YOUR GOAL.
Every line holding the string "startpoint" should be copied out of the listing.
═════ RECORDED INFORMATION
--- src/rtl/tw_pkg.sv ---
package tw_pkg;

    // Controller states of the wheel service walk.
    typedef enum logic [1:0] {
        TW_IDLE  = 2'd0,
        TW_LOAD  = 2'd1,
        TW_EMIT  = 2'd2,
        TW_CLEAR = 2'd3
    } tw_state_e;

endpackage

--- src/rtl/tw_timebase.sv ---
// Sum of several per-kind activity counters; the low bits give the slot.
module tw_timebase #(
    parameter int NUM_KINDS = 5,
    parameter int CNT_W     = 32,
    parameter int SLOT_W    = 4
) (
    input  logic                 clk,
    input  logic                 rst_n,
    input  logic [NUM_KINDS-1:0] tick_i,
    output logic [CNT_W-1:0]     time_o,
    output logic [SLOT_W-1:0]    now_slot_o
);

    logic [CNT_W-1:0] kind_cnt [NUM_KINDS];

    for (genvar k = 0; k < NUM_KINDS; k++) begin : g_kind
        always_ff @(posedge clk or negedge rst_n) begin
            if (!rst_n) begin
                kind_cnt[k] <= '0;
            end else if (tick_i[k]) begin
                kind_cnt[k] <= kind_cnt[k] + 1'b1;
            end
        end
    end

    always_comb begin
        time_o = '0;
        for (int k = 0; k < NUM_KINDS; k++) begin
            time_o = time_o + kind_cnt[k];
        end
    end

    assign now_slot_o = time_o[SLOT_W-1:0];

endmodule

--- src/rtl/tw_slot_store.sv ---
// Per-slot fixed-capacity lists: append on write, wipe on clear.
module tw_slot_store #(
    parameter int NUM_SLOTS = 16,
    parameter int SLOT_CAP  = 4,
    parameter int ID_W      = 8,
    parameter int SLOT_W    = 4,
    parameter int IDX_W     = 2,
    parameter int CNTF_W    = 3
) (
    input  logic              clk,
    input  logic              rst_n,
    input  logic              wr_en_i,
    input  logic [SLOT_W-1:0] wr_slot_i,
    input  logic [ID_W-1:0]   wr_id_i,
    output logic [CNTF_W-1:0] wr_cnt_o,
    input  logic              clr_en_i,
    input  logic [SLOT_W-1:0] clr_slot_i,
    input  logic [SLOT_W-1:0] rd_slot_i,
    input  logic [IDX_W-1:0]  rd_idx_i,
    output logic [ID_W-1:0]   rd_id_o,
    output logic [CNTF_W-1:0] rd_cnt_o
);

    logic [ID_W-1:0]   entry [NUM_SLOTS][SLOT_CAP];
    logic [CNTF_W-1:0] fill  [NUM_SLOTS];

    for (genvar s = 0; s < NUM_SLOTS; s++) begin : g_slot
        // Fill level: a clear wins over an append (the controller never
        // issues both to the same slot).
        always_ff @(posedge clk or negedge rst_n) begin
            if (!rst_n) begin
                fill[s] <= '0;
            end else if (clr_en_i && (clr_slot_i == SLOT_W'(s))) begin
                fill[s] <= '0;
            end else if (wr_en_i && (wr_slot_i == SLOT_W'(s))) begin
                fill[s] <= fill[s] + 1'b1;
            end
        end

        for (genvar c = 0; c < SLOT_CAP; c++) begin : g_ent
            always_ff @(posedge clk) begin
                if (wr_en_i && (wr_slot_i == SLOT_W'(s)) &&
                    (fill[s] == CNTF_W'(c))) begin
                    entry[s][c] <= wr_id_i;
                end
            end
        end
    end

    assign wr_cnt_o = fill[wr_slot_i];
    assign rd_cnt_o = fill[rd_slot_i];
    assign rd_id_o  = entry[rd_slot_i][rd_idx_i];

endmodule

--- src/rtl/tw_ctrl.sv ---
// Service walk controller, schedule decode and error flags.
module tw_ctrl
    import tw_pkg::*;
#(
    parameter int SLOT_CAP = 4,
    parameter int SLOT_W   = 4,
    parameter int IDX_W    = 2,
    parameter int CNTF_W   = 3,
    parameter int PEND_W   = 7
) (
    input  logic              clk,
    input  logic              rst_n,
    input  logic [SLOT_W-1:0] now_slot_i,
    input  logic              sched_valid_i,
    input  logic [SLOT_W-1:0] sched_delay_i,
    input  logic [CNTF_W-1:0] wr_cnt_i,
    input  logic [CNTF_W-1:0] rd_cnt_i,
    input  logic              fire_ready_i,
    output logic              wr_en_o,
    output logic [SLOT_W-1:0] target_o,
    output logic              clr_en_o,
    output logic [SLOT_W-1:0] cur_slot_o,
    output logic [IDX_W-1:0]  rd_idx_o,
    output logic              fire_valid_o,
    output logic              err_full_o,
    output logic              err_zero_o,
    output logic [PEND_W-1:0] pend_o
);

    tw_state_e         state_q, state_d;
    logic [SLOT_W-1:0] svc_q;     // last fully serviced slot
    logic [SLOT_W-1:0] cur_q;     // slot being drained
    logic [IDX_W-1:0]  idx_q;     // entry being presented
    logic [PEND_W-1:0] pend_q;    // identifiers stored in the wheel
    logic [SLOT_W-1:0] base;
    logic              zero_req, full_req, pop, last_ent, wheel_empty;

    assign wheel_empty = (pend_q == '0);

    // Schedule base: fresh time sample when the wheel is empty, otherwise
    // the serviced position; during a drain, the slot being drained.
    always_comb begin
        if (state_q == TW_IDLE) begin
            base = wheel_empty ? now_slot_i : svc_q;
        end else begin
            base = cur_q;
        end
    end

    assign target_o = base + sched_delay_i;
    assign zero_req = sched_valid_i && (sched_delay_i == '0);
    assign full_req = sched_valid_i && !zero_req &&
                      (wr_cnt_i == CNTF_W'(SLOT_CAP));
    assign wr_en_o  = sched_valid_i && !zero_req && !full_req;
    assign pop      = (state_q == TW_EMIT) && fire_ready_i;
    assign last_ent = ((CNTF_W'(idx_q) + 1'b1) == rd_cnt_i);

    // Next-state logic
    always_comb begin
        state_d = state_q;
        unique case (state_q)
            TW_IDLE: begin
                if (!wheel_empty && (svc_q != now_slot_i)) begin
                    state_d = TW_LOAD;
                end
            end
            TW_LOAD: begin
                state_d = (rd_cnt_i == '0) ? TW_CLEAR : TW_EMIT;
            end
            TW_EMIT: begin
                if (pop && last_ent) begin
                    state_d = TW_CLEAR;
                end
            end
            TW_CLEAR: begin
                state_d = TW_IDLE;
            end
            default: state_d = TW_IDLE;
        endcase
    end

    // State register
    always_ff @(posedge clk or negedge rst_n) begin
        if (!rst_n) begin
            state_q <= TW_IDLE;
        end else begin
            state_q <= state_d;
        end
    end

    // Walk pointers, entry index, stored count and error flags
    always_ff @(posedge clk or negedge rst_n) begin
        if (!rst_n) begin
            svc_q      <= '0;
            cur_q      <= '0;
            idx_q      <= '0;
            pend_q     <= '0;
            err_full_o <= 1'b0;
            err_zero_o <= 1'b0;
        end else begin
            if ((state_q == TW_IDLE) && wheel_empty) begin
                svc_q <= now_slot_i;
            end else if (state_q == TW_CLEAR) begin
                svc_q <= cur_q;
            end

            if ((state_q == TW_IDLE) && (state_d == TW_LOAD)) begin
                cur_q <= svc_q + 1'b1;
            end

            if (state_q == TW_LOAD) begin
                idx_q <= '0;
            end else if (pop) begin
                idx_q <= idx_q + 1'b1;
            end

            unique case ({wr_en_o, pop})
                2'b10:   pend_q <= pend_q + 1'b1;
                2'b01:   pend_q <= pend_q - 1'b1;
                default: pend_q <= pend_q;
            endcase

            err_full_o <= full_req;
            err_zero_o <= zero_req;
        end
    end

    // Outputs decoded from state
    always_comb begin
        fire_valid_o = (state_q == TW_EMIT);
        clr_en_o     = (state_q == TW_CLEAR);
        cur_slot_o   = cur_q;
        rd_idx_o     = idx_q;
        pend_o       = pend_q;
    end

endmodule

--- src/rtl/timing_wheel_sched.sv ---
// Timing-wheel event scheduler top level.
module timing_wheel_sched #(
    parameter int NUM_SLOTS = 16,
    parameter int SLOT_CAP  = 4,
    parameter int ID_W      = 8,
    parameter int CNT_W     = 32,
    parameter int NUM_KINDS = 5
) (
    input  logic                         clk,
    input  logic                         rst_n,
    input  logic [NUM_KINDS-1:0]         tick_i,
    input  logic                         sched_valid_i,
    input  logic [ID_W-1:0]              sched_id_i,
    input  logic [$clog2(NUM_SLOTS)-1:0] sched_delay_i,
    output logic                         err_full_o,
    output logic                         err_zero_o,
    output logic                         fire_valid_o,
    output logic [ID_W-1:0]              fire_id_o,
    input  logic                         fire_ready_i,
    output logic [CNT_W-1:0]             time_o
);

    localparam int SLOT_W = $clog2(NUM_SLOTS);
    localparam int IDX_W  = (SLOT_CAP > 1) ? $clog2(SLOT_CAP) : 1;
    localparam int CNTF_W = $clog2(SLOT_CAP + 1);
    localparam int PEND_W = $clog2(NUM_SLOTS * SLOT_CAP + 1);

    logic [SLOT_W-1:0] now_slot;
    logic [SLOT_W-1:0] target;
    logic [SLOT_W-1:0] cur_slot;
    logic [IDX_W-1:0]  rd_idx;
    logic [CNTF_W-1:0] wr_cnt, rd_cnt;
    logic              wr_en, clr_en;
    logic [PEND_W-1:0] pend_cnt;

    tw_timebase #(
        .NUM_KINDS (NUM_KINDS),
        .CNT_W     (CNT_W),
        .SLOT_W    (SLOT_W)
    ) u_time (
        .clk        (clk),
        .rst_n      (rst_n),
        .tick_i     (tick_i),
        .time_o     (time_o),
        .now_slot_o (now_slot)
    );

    tw_slot_store #(
        .NUM_SLOTS (NUM_SLOTS),
        .SLOT_CAP  (SLOT_CAP),
        .ID_W      (ID_W),
        .SLOT_W    (SLOT_W),
        .IDX_W     (IDX_W),
        .CNTF_W    (CNTF_W)
    ) u_store (
        .clk        (clk),
        .rst_n      (rst_n),
        .wr_en_i    (wr_en),
        .wr_slot_i  (target),
        .wr_id_i    (sched_id_i),
        .wr_cnt_o   (wr_cnt),
        .clr_en_i   (clr_en),
        .clr_slot_i (cur_slot),
        .rd_slot_i  (cur_slot),
        .rd_idx_i   (rd_idx),
        .rd_id_o    (fire_id_o),
        .rd_cnt_o   (rd_cnt)
    );

    tw_ctrl #(
        .SLOT_CAP (SLOT_CAP),
        .SLOT_W   (SLOT_W),
        .IDX_W    (IDX_W),
        .CNTF_W   (CNTF_W),
        .PEND_W   (PEND_W)
    ) u_ctrl (
        .clk           (clk),
        .rst_n         (rst_n),
        .now_slot_i    (now_slot),
        .sched_valid_i (sched_valid_i),
        .sched_delay_i (sched_delay_i),
        .wr_cnt_i      (wr_cnt),
        .rd_cnt_i      (rd_cnt),
        .fire_ready_i  (fire_ready_i),
        .wr_en_o       (wr_en),
        .target_o      (target),
        .clr_en_o      (clr_en),
        .cur_slot_o    (cur_slot),
        .rd_idx_o      (rd_idx),
        .fire_valid_o  (fire_valid_o),
        .err_full_o    (err_full_o),
        .err_zero_o    (err_zero_o),
        .pend_o        (pend_cnt)
    );

endmodule

--- config.mk ---
export PLATFORM = sky130hd
export DESIGN_NAME = timing_wheel_sched
export DESIGN_NICKNAME = d
export VERILOG_FILES = /design/src/rtl/tw_pkg.sv /design/src/rtl/tw_timebase.sv /design/src/rtl/tw_slot_store.sv /design/src/rtl/tw_ctrl.sv /design/src/rtl/timing_wheel_sched.sv
export SDC_FILE = /design/constraint.sdc
export NUM_CORES = 1
export LEC_CHECK = 0
export BUFFER_PORTS_ARGS = -buffer_cell sky130_fd_sc_hd__buf_2
export CORE_MARGIN = 8
export CORE_UTILIZATION = 33
export CTS_CLUSTER_DIAMETER = 40
export DETAILED_ROUTE_END_ITERATION = 12
export SETUP_SLACK_MARGIN = 0.02
export SLEW_MARGIN = 20
export SYNTH_ARGS = -nofsm -noshare
export SYNTH_HDL_FRONTEND = slang
export SYNTH_SLANG_ARGS = --single-unit
--- constraint.sdc ---
create_clock -name clk -period 14 [get_ports clk]
set_input_delay 2.1 -clock clk [delete_from_list [all_inputs] [get_ports clk]]
set_output_delay 2.1 -clock clk [all_outputs]
set_load 0.02 [all_outputs]
==> results.txt <==
outcome = complete, no violations
PnR Total Power = 9.49 mW
Slew Viols, Final = 0
Routed Antenna Nets = 0
Ports = 64
DRC Markers = 0
sw power = 3.70 mW
via density per instance = 5.01
Post-Layout Cell Count = 3872
setup_tns = 0 ps
RSZ-0062 raised after global routing = no
top_reg_cell synth = edfxtp_1
drt initial violations = 1510
VDD IR-drop max = 0.484 mV
Hold WC Path Type = flop to flop
final core occ = 38.4%
leak pwr = 15.9 nW
placed instance count = 3672
Worst Path Max Fanout = 5
layout cells sized above 1 = 19.0%
antenna violations before repair = 7
global route overflow = 0
hold-fix buffers at CTS = 0
Total Nets Final = 2620
post-synthesis sequential area ratio = 59.6%
Period minus WS final = 8300 ps
Placer Congestion = 0.863
Wirelength per Cell = 21.2 um
Die W = 344 um
Area after DPL = 37400 sq um
syn avg cell area = 15.7 sq um
Post-Syn Instances = 2256
pwr dens = 231 nW/um^2
CTS Buf Count = 105
first drt pass iteration count = 5
die height = 344 um
Synth-to-Final Area Change = 15.9%
Placement Setup Slack = 6050 ps
row count = 120
worst hold margin = 489 ps
startpoint types = flop
Worst EP arrival = 6200 ps
Core ar. = 107000 sq um
Clock Pin Slew Worst Setup and Hold Paths = 50 ps
Comb power frac = 41.8%
GRT Resource Usage Total = 14.1%
hold violation total from the final report = 0
Initial Util = 33.2%
max_cap viols = 0
Slew HR = 31.5%
Clk pwr share = 28.4%
WL final = 82200 um
top post-synthesis cells by area = edfxtp_1 (43%), dfrtp_1 (16%), mux4_2 (12%), fa_1 (5.3%), ha_1 (4.6%)
Mapped Area = 35400 sq um
Synth top area share = 43.4%
CP endpoint kind = output pin
worst endpoint required time = 11900 ps
postcts setup bufs = 0
Clock Latency Late Sink = 660 ps
cts repair resizes = 0
Ys Warns = 0
Seq cells post-synth = 741
first-pass GRT wire length = 127000 um
Synth async-reset ratio = 30.9%
port bufs = 63
routed via count = 19400
Switching Share = 38.9%
post-route setup slack = 5700 ps
FMAX = 120 MHz
WS Path Type = flop to output pin
Worst Tran Pin Value = 1020 ps
Post-synth EDFFs = 512
largest net degree at the start of global routing = 98
clock buffer depth = 3
fin crit share = 59.3%
largest area contributor in the netlist = edfxtp_1
Synthesized Nets = 2500
Reg power frac = 29.8%
H-tree Lvls = 3
Clock Sinks = 741
HPWL Detailed = 56200 um
final setup vio count = 0
Synth cell types = 70
cell area after layout = 41000 sq um
vias in the first global route = 20600
Internal Pwr Total = 5.80 mW
die area = 118000 sq um
clock skew = 40.9 ps
CTS root buf = clkbuf_16
TritonCTS clock tree = yes
## registers in the layout, indices dropped and copies added (netlist names)
register,flops
u_ctrl.state_q,2
u_ctrl.rd_idx_o,2
u_ctrl.err_full_o,1
u_time.kind_cnt,160
u_ctrl.err_zero_o,1
u_ctrl.pend_o,7
u_store.entry,512
u_ctrl.cur_slot_o,4
u_store.fill,48
u_ctrl.svc_q,4
## power by group through the flow
stage | clock (mW) | combinational (mW) | sequential, mW
finish | 2.69 | 3.97 | 2.83
global route | 2.83 | 4.33 | 2.86
CTS | 2.75 | 4.00 | 2.83
detailed placement | 0 | 3.98 | 2.87
global placement | 0 | 3.93 | 2.85
floorplan | 0 | 2.77 | 2.72
## synth_stat cells (3+ instances only)
cell / number
a211o_1: 3
a211oi_1: 11
a21o_1: 12
a21oi_1: 43
a31oi_1: 6
and2_1: 48
and3_1: 57
and4_1: 6
buf_1: 17
buf_2: 9
clkbuf_1: 37
dfrtp_1: 229
edfxtp_1: 512
fa_1: 93
ha_1: 130
inv_1: 101
mux2_2: 11
mux2i_1: 31
mux4_2: 184
nand2_1: 109
nand2b_1: 10
nand3_1: 58
nand4_1: 33
nor2_1: 156
nor2b_1: 14
nor3_1: 17
nor3b_1: 5
nor4_1: 3
o211ai_1: 3
o21ai_0: 23
or2_0: 4
or2_2: 3
or3_1: 5
xnor2_1: 143
xor2_1: 84
## worst paths after layout
kind | slack [ps] | from | cells past startpoint | end
min in group asynchronous | 1440 | rst_n | 1 | u_time.kind_cnt[156]
min | 490 | u_time.kind_cnt[159] | 1 | u_time.kind_cnt[159]
max in group asynchronous | 10880 | rst_n | 2 | u_ctrl.cur_slot_o[0]
max reg2reg | 5990 | u_time.kind_cnt[2] | 27 | u_ctrl.pend_o[6]
min reg2reg | 490 | u_time.kind_cnt[159] | 1 | u_time.kind_cnt[159]
max | 5700 | u_time.kind_cnt[2] | 17 | time_o[31]
## worst max-delay path, stage by stage (launching register included)
cell and delay (ps):
dfrtp_1 420, inv_1 90, fa_1 560, inv_1 60, fa_1 500, inv_1 50
fa_1 500, inv_1 70, fa_1 500, a211oi_1 340, o2111ai_1 250, a221oi_1 690
o221ai_1 390, a31o_2 350, a221o_1 320, a21oi_1 180, xnor2_1 130, buf_2 180
## metal layers
| layer | track usage [%] | part of all wire [%] | wire length [um] |
|---|---|---|---|
| met5 | 0 | 0 | 0 |
| met4 | 4.04 | 2.5 | 2080 |
| met3 | 3.07 | 5.9 | 4820 |
| met2 | 23.0 | 48 | 39600 |
| met1 | 18.8 | 43 | 35700 |
## area by class of cell
cell class                      count  area (sq um)
Antenna cell                        3          7.51
Clock buffer                      132          2860
Clock inverter                     65           791
Fill cell                        9750         65700
Inverter                          101           379
Multi-Input combinational cell   1349         13700
Sequential cell                   741         21100
Tap cell                         1403          1760
Timing Repair Buffer               78           454
## kinds of logic (layout without fill, tap and decap cells)
group / Yosys count / in the layout / share of synthesized area, %
flip-flops: 741 / 741 / 59.6
AND/OR/NAND/NOR: 544 / 544 / 7.76
XOR/XNOR: 228 / 228 / 5.66
multiplexers: 226 / 226 / 12.9
adder cells (fa/ha/maj): 223 / 223 / 9.85
buffers and inverters: 166 / 376 / 1.82
AO/OA/AOI/OAI: 128 / 128 / 2.40
other: 0 / 3 / 0
## cells in the final DEF, fill, tap and decap left out, types with 5 or more instances in the layout
cell type,instances
edfxtp_1,512
dfrtp_1,225
mux4_2,184
nor2_1,156
xnor2_1,142
ha_1,130
nand2_1,109
clkbuf_16,108
inv_1,101
fa_1,93
xor2_1,84
nand3_1,58
and3_1,57
buf_2,57
and2_1,48
a21oi_1,43
nand4_1,33
mux2i_1,31
o21ai_0,23
buf_4,19
nor3_1,17
clkbuf_1,17
nor2b_1,14
clkinvlp_4,13
a21o_1,12
a211oi_1,11
mux2_2,11
bufinv_16,11
clkinv_2,11
nand2b_1,10
inv_6,9
clkbuf_8,7
clkinv_1,7
a31oi_1,6
and4_1,6
inv_8,6
or3_1,5
nor3b_1,5
Note: power is estimated with default switching activity, not from simulation.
══════════
TASK OUTPUT.
startpoint types = flop
kind | slack [ps] | from | cells past startpoint | end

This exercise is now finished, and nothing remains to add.